━━ RECORDS FOR THIS TASK ━━
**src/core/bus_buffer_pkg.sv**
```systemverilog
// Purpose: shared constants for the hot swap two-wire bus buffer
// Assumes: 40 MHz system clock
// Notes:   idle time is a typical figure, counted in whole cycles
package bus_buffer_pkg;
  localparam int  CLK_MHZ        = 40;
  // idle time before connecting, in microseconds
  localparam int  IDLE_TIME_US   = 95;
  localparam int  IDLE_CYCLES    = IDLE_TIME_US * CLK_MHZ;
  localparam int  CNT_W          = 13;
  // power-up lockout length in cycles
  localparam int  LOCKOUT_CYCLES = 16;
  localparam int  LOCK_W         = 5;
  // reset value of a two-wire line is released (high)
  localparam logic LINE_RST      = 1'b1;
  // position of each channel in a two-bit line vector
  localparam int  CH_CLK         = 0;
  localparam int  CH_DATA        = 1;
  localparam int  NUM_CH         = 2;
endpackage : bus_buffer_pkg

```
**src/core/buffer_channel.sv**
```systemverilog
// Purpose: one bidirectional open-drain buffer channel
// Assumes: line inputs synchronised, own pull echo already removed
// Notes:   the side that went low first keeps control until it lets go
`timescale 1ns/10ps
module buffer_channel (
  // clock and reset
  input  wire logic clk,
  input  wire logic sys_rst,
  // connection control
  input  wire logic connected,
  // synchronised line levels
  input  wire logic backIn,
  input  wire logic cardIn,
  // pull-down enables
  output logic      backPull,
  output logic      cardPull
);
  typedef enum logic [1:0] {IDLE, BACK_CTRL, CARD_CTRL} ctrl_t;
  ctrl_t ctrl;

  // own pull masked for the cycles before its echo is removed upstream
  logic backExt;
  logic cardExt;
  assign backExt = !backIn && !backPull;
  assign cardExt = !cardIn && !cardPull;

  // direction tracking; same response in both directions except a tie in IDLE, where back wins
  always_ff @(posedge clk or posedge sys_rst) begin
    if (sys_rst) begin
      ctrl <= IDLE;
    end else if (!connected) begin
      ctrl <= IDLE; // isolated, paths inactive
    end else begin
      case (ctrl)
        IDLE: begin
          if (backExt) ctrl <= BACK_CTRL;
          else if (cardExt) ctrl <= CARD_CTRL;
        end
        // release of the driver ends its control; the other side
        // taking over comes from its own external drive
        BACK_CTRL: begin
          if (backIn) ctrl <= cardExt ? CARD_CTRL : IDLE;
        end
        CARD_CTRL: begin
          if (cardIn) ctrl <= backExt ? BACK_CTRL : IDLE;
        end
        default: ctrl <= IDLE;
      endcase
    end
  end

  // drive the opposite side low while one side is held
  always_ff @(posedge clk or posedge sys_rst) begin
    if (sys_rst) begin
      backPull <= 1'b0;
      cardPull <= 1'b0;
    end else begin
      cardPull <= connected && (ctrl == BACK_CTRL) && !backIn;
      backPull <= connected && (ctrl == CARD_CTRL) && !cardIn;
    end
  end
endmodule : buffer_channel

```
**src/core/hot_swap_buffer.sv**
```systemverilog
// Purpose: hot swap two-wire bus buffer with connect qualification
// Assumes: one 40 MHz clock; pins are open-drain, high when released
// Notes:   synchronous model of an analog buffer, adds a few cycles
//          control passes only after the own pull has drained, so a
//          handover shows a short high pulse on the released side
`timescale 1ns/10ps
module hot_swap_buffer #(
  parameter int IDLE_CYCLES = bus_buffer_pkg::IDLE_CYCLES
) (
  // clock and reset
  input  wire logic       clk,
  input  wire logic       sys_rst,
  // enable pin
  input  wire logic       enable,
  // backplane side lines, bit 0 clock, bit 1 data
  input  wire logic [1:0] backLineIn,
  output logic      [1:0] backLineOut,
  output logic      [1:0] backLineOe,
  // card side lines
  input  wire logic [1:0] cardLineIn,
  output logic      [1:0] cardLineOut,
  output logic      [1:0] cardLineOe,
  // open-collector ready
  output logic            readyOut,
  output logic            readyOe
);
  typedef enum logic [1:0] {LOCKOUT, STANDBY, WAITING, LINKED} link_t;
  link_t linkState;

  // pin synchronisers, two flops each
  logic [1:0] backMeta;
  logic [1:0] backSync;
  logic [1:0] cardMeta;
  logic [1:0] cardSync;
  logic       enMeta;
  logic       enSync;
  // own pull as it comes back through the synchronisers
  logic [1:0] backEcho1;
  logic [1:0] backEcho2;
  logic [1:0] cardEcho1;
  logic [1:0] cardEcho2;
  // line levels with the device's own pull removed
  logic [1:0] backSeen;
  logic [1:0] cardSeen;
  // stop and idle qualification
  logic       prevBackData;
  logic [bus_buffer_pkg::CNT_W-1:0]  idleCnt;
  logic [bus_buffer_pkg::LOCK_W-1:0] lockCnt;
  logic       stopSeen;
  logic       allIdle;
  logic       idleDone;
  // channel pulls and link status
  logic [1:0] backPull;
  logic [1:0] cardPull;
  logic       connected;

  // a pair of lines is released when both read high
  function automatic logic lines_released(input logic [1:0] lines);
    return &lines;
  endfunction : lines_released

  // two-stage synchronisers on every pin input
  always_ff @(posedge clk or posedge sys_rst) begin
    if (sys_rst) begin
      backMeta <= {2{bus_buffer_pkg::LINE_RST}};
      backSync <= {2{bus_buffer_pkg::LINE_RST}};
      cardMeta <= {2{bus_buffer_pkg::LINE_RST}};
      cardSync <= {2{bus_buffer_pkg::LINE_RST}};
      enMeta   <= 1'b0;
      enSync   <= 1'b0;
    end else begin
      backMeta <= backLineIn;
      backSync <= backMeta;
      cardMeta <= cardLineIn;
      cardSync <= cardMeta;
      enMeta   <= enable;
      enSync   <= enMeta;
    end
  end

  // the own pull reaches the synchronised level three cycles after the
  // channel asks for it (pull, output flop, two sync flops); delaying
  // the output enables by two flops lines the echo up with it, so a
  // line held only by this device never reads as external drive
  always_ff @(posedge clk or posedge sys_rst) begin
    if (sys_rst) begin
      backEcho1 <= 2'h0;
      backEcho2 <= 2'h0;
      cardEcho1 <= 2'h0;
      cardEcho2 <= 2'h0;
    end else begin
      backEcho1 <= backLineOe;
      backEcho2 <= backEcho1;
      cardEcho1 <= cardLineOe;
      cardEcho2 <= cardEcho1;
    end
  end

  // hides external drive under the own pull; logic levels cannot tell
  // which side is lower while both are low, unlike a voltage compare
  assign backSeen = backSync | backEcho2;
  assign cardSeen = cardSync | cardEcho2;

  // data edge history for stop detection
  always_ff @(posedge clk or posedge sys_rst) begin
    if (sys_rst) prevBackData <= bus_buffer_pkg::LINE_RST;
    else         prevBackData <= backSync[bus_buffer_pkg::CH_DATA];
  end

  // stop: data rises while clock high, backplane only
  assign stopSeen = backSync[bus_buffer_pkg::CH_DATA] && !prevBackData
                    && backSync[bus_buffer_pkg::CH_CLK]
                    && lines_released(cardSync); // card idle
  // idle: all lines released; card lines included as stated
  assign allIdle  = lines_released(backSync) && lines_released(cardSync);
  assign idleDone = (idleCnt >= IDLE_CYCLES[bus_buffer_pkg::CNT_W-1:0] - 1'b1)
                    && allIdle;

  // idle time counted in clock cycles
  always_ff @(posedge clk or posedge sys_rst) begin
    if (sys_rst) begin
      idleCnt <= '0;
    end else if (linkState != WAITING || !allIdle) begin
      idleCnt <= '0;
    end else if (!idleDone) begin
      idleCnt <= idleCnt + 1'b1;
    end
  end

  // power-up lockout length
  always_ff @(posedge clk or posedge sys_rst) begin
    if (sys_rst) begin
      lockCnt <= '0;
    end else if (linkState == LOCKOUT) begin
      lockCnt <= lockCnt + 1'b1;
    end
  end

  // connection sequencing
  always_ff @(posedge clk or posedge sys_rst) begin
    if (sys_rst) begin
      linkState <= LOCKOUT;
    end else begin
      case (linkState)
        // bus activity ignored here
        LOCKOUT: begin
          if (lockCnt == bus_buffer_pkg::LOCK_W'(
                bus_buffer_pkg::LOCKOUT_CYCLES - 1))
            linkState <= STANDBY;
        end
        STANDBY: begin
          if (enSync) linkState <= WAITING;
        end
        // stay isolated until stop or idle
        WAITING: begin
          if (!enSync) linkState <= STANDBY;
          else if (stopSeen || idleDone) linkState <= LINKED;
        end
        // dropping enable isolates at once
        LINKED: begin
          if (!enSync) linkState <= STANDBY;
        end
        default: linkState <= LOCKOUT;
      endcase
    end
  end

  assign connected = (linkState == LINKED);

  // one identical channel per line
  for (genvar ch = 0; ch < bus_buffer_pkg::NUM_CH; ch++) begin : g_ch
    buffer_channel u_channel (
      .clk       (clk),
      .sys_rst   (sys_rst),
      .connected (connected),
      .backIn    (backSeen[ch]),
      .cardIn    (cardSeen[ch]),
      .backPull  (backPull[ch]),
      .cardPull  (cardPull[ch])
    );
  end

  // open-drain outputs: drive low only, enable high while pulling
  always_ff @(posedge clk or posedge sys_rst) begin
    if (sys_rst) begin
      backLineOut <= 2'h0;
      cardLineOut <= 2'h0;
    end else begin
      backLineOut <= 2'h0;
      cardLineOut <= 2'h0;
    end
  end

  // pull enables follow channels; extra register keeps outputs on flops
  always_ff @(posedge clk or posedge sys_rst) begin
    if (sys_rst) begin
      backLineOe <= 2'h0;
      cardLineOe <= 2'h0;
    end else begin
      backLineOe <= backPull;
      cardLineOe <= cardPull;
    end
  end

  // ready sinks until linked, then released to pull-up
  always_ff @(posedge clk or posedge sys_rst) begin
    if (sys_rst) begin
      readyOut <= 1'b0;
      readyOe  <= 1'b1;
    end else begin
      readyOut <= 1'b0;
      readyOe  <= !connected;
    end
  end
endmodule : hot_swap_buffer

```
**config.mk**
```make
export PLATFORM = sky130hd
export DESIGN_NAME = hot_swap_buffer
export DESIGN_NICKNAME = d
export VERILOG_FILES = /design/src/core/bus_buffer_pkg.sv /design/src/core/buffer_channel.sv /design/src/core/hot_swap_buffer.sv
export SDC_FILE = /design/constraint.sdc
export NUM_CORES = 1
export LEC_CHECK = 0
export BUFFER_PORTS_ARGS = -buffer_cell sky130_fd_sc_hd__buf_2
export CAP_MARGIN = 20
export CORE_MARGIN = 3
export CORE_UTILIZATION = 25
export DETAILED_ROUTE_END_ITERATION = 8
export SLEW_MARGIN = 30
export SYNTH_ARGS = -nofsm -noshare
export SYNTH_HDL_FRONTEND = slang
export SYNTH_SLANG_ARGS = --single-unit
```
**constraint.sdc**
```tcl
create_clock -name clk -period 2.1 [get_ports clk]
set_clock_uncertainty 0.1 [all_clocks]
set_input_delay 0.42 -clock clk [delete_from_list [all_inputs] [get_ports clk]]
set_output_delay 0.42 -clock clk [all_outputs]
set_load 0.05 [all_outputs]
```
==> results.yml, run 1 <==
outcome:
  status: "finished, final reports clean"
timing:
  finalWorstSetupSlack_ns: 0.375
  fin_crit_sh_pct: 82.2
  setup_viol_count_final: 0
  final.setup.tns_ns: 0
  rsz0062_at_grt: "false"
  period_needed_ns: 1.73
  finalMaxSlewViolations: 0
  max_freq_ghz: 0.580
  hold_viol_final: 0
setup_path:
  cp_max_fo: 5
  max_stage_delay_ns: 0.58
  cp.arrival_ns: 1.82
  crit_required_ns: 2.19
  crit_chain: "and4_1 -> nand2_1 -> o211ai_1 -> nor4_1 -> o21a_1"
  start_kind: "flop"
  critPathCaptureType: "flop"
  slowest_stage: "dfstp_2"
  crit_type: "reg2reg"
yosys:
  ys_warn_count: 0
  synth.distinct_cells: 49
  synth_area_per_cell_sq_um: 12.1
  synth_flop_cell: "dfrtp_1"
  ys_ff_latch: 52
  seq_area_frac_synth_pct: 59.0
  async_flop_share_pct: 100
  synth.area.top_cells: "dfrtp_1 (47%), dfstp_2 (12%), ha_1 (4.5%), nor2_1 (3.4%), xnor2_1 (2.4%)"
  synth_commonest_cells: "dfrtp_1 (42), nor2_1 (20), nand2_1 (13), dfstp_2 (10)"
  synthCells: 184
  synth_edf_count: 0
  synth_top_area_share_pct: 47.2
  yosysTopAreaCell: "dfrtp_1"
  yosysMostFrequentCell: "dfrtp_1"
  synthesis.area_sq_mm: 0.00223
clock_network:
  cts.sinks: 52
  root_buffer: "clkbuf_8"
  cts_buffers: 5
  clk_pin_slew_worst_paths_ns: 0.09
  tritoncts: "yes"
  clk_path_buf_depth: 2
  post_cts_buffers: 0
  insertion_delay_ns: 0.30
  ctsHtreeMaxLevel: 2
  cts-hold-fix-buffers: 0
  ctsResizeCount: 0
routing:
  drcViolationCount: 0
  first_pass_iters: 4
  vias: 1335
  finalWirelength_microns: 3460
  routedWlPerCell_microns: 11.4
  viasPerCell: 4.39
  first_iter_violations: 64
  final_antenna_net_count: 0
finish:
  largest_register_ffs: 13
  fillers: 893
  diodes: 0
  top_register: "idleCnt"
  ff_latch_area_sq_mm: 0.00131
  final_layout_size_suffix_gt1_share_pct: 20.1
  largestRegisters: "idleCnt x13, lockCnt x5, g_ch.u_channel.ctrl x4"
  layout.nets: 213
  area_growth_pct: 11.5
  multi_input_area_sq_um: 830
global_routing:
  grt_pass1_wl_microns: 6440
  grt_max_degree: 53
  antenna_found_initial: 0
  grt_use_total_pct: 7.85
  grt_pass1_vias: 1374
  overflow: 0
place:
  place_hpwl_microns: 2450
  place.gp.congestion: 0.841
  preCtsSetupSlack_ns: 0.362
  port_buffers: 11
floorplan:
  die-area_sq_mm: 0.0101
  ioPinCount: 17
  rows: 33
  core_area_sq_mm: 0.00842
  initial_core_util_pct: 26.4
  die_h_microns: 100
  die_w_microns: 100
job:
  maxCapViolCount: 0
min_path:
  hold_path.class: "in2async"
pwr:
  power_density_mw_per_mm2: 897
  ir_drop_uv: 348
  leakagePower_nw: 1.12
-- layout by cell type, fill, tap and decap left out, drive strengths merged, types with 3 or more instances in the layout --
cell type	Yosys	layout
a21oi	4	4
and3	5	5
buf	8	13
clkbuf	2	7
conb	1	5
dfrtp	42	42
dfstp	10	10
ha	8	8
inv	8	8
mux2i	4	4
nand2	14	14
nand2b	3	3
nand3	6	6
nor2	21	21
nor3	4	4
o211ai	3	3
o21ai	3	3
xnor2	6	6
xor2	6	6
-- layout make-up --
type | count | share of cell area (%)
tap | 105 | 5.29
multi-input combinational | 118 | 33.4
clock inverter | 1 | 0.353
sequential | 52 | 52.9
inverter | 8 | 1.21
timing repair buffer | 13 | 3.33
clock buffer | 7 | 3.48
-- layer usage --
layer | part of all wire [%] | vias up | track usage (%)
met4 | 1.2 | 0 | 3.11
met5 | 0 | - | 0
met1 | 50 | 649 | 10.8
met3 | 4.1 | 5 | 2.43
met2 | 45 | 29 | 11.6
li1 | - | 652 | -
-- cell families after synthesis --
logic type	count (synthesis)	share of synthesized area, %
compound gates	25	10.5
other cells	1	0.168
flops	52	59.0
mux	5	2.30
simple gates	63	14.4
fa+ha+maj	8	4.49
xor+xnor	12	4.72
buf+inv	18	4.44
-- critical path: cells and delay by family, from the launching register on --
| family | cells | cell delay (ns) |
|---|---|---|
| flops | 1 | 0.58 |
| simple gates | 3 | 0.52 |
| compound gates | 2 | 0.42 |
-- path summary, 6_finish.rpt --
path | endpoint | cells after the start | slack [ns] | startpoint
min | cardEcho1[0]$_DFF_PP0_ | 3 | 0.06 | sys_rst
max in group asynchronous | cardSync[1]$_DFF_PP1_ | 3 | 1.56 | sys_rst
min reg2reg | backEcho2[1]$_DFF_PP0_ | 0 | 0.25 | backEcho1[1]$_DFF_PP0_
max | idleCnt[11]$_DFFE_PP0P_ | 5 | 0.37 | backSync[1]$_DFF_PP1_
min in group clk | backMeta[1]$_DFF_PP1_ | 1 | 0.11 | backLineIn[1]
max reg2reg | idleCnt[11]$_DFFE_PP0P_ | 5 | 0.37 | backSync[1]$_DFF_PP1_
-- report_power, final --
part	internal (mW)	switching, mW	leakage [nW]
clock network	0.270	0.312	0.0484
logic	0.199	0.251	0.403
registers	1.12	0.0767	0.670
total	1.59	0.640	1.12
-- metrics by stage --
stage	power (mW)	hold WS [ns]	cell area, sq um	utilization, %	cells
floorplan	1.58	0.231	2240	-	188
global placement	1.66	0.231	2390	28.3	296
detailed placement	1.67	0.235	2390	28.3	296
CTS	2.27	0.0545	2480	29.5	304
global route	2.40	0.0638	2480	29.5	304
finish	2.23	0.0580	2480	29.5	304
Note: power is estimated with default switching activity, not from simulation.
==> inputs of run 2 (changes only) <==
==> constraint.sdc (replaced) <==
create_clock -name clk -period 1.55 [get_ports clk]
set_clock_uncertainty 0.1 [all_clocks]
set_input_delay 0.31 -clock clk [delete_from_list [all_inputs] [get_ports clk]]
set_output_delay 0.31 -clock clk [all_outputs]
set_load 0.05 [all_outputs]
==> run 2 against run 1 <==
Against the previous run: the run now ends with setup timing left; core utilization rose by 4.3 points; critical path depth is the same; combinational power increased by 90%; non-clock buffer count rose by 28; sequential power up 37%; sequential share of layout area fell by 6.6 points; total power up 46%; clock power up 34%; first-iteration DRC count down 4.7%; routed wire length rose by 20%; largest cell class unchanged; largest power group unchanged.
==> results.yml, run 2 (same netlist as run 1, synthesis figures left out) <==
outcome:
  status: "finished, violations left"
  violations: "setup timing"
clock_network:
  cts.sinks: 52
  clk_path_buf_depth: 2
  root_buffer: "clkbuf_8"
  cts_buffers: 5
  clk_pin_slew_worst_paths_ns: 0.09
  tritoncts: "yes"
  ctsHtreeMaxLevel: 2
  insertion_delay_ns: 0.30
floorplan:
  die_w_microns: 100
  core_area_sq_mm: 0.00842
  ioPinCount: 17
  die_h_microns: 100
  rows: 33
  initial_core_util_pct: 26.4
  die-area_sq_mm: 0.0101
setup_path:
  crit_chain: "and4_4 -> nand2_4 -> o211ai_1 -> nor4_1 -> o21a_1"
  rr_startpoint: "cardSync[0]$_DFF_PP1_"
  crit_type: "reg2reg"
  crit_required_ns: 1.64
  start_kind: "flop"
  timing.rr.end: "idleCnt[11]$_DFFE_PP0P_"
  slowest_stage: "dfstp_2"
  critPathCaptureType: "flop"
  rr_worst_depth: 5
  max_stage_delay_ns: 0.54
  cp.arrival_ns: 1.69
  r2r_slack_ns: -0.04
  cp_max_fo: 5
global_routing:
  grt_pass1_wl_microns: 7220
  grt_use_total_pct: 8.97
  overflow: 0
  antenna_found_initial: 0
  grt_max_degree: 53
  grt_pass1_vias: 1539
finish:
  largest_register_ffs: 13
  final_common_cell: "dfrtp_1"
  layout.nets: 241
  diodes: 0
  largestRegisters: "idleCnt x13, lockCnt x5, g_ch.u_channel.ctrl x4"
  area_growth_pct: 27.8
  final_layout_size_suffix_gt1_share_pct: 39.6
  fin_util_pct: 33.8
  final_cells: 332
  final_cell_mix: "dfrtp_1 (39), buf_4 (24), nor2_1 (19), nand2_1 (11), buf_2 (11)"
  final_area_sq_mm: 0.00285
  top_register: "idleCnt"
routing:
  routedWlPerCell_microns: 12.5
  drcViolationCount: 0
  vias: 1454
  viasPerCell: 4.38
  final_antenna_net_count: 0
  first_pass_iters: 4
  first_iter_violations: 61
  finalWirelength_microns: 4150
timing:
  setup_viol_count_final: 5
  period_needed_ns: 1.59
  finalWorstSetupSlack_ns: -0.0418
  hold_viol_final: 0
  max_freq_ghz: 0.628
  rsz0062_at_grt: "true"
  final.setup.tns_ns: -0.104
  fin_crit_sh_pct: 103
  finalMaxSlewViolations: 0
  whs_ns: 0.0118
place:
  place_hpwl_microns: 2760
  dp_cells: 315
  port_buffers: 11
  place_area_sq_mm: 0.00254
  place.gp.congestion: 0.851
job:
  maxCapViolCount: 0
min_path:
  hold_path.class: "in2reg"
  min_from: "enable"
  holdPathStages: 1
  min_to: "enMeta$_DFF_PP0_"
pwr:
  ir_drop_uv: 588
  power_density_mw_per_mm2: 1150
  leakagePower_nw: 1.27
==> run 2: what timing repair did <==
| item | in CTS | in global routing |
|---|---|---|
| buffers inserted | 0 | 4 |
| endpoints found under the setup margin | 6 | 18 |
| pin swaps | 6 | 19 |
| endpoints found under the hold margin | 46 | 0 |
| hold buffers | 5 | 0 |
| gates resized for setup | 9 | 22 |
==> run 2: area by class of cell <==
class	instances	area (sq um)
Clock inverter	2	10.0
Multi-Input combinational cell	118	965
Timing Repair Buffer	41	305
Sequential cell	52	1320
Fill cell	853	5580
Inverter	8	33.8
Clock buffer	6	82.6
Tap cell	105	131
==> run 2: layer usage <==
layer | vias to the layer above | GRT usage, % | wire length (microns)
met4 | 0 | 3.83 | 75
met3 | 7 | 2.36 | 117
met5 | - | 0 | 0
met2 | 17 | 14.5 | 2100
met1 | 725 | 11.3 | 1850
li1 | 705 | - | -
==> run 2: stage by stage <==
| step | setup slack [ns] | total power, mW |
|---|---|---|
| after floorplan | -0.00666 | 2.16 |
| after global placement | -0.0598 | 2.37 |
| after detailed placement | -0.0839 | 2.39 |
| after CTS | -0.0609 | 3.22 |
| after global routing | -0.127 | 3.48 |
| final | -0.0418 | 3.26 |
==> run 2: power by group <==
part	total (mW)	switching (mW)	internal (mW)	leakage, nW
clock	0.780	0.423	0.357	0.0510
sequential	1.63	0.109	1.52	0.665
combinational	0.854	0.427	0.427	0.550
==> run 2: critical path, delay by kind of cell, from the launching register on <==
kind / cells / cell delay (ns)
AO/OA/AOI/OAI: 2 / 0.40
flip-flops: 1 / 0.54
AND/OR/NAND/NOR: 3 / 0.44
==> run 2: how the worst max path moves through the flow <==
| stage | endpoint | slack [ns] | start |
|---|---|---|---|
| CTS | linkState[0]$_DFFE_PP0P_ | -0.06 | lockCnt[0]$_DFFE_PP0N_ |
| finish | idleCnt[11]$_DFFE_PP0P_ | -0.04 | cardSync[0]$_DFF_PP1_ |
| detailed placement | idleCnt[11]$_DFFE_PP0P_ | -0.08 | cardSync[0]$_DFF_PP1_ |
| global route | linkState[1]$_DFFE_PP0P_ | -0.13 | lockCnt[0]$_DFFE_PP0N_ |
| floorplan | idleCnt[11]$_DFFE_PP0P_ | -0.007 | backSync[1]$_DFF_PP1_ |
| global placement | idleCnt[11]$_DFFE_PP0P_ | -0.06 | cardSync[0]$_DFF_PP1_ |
━━━
**INSTRUCTIONS FOR THE TASK:** Beginning at the line above with "viasPerCell: 4.39" and finishing at the line with "leakagePower_nw: 1.12", return each line exactly and return nothing else.

**RESPONSE BOX:**
  viasPerCell: 4.39
  first_iter_violations: 64
  final_antenna_net_count: 0
finish:
  largest_register_ffs: 13
  fillers: 893
  diodes: 0
  top_register: "idleCnt"
  ff_latch_area_sq_mm: 0.00131
  final_layout_size_suffix_gt1_share_pct: 20.1
  largestRegisters: "idleCnt x13, lockCnt x5, g_ch.u_channel.ctrl x4"
  layout.nets: 213
  area_growth_pct: 11.5
  multi_input_area_sq_um: 830
global_routing:
  grt_pass1_wl_microns: 6440
  grt_max_degree: 53
  antenna_found_initial: 0
  grt_use_total_pct: 7.85
  grt_pass1_vias: 1374
  overflow: 0
place:
  place_hpwl_microns: 2450
  place.gp.congestion: 0.841
  preCtsSetupSlack_ns: 0.362
  port_buffers: 11
floorplan:
  die-area_sq_mm: 0.0101
  ioPinCount: 17
  rows: 33
  core_area_sq_mm: 0.00842
  initial_core_util_pct: 26.4
  die_h_microns: 100
  die_w_microns: 100
job:
  maxCapViolCount: 0
min_path:
  hold_path.class: "in2async"
pwr:
  power_density_mw_per_mm2: 897
  ir_drop_uv: 348
  leakagePower_nw: 1.12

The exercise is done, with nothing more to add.